Segment Open

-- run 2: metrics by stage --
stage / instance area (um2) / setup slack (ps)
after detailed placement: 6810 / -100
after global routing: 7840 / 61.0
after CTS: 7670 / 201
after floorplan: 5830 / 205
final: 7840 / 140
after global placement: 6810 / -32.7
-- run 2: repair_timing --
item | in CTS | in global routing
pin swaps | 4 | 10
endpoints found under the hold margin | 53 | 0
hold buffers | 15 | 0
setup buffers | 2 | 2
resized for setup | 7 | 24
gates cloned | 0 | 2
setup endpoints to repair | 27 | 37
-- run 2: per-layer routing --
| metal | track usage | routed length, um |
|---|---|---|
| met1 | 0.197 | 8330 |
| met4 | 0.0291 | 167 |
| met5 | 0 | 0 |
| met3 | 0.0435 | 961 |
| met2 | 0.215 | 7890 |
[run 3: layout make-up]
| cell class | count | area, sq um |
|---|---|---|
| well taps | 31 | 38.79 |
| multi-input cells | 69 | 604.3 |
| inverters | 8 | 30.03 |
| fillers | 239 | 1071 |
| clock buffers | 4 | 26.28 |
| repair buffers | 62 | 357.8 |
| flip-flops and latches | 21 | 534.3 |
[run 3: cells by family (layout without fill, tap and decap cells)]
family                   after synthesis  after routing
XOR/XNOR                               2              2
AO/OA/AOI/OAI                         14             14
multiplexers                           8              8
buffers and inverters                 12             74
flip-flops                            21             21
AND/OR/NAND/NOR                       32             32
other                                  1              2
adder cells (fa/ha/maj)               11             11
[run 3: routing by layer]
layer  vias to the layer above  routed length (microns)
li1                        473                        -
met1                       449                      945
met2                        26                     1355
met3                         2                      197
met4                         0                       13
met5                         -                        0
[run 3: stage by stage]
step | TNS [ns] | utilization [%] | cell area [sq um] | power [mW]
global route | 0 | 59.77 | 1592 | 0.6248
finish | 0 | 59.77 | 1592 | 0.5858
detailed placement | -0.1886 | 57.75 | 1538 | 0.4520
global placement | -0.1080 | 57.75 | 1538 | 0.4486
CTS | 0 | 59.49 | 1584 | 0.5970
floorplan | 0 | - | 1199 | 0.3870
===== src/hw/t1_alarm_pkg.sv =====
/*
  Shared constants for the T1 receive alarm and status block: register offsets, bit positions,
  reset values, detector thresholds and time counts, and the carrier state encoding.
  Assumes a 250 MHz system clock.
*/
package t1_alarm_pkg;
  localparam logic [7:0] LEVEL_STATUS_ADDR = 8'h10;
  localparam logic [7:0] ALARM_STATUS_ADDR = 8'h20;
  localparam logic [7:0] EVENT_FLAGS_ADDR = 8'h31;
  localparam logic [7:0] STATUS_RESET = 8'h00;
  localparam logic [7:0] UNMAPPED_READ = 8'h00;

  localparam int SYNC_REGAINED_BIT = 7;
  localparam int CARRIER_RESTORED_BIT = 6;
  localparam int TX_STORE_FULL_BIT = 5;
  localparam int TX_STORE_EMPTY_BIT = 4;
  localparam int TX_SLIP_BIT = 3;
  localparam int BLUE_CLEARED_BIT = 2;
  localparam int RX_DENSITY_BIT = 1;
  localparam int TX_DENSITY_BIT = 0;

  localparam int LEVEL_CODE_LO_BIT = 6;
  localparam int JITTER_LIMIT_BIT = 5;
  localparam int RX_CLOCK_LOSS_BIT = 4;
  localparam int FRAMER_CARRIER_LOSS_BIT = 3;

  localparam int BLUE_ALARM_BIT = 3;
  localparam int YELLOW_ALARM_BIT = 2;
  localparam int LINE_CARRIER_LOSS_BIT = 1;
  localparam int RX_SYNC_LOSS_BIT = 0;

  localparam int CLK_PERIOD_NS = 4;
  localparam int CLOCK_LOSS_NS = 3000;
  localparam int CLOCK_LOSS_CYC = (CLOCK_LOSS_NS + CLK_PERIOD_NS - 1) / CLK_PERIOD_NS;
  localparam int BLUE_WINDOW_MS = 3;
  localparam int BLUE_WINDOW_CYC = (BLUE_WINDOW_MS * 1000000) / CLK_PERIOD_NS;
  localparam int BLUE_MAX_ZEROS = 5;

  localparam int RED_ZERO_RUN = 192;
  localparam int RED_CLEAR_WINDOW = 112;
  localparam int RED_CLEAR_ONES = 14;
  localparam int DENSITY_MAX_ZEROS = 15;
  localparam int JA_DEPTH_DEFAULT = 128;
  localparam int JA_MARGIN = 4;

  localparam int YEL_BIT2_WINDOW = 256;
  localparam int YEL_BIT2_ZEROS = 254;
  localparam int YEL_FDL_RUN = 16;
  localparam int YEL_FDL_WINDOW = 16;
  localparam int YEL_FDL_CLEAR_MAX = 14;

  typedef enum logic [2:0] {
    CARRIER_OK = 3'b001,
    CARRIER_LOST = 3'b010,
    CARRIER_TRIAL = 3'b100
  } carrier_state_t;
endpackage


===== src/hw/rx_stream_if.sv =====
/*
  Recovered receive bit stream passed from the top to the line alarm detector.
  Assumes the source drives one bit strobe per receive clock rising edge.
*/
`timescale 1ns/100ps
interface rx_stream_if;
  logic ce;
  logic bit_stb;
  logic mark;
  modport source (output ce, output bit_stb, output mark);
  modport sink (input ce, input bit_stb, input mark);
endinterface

Segment Closed

__Problem requirements__
Copy the entries above exactly, but only from the line holding "global placement |" through the line holding "CTS | 0 | 59.49 | 1584 | 0.5970", both included.

__Task output__
global placement | -0.1080 | 57.75 | 1538 | 0.4486
CTS | 0 | 59.49 | 1584 | 0.5970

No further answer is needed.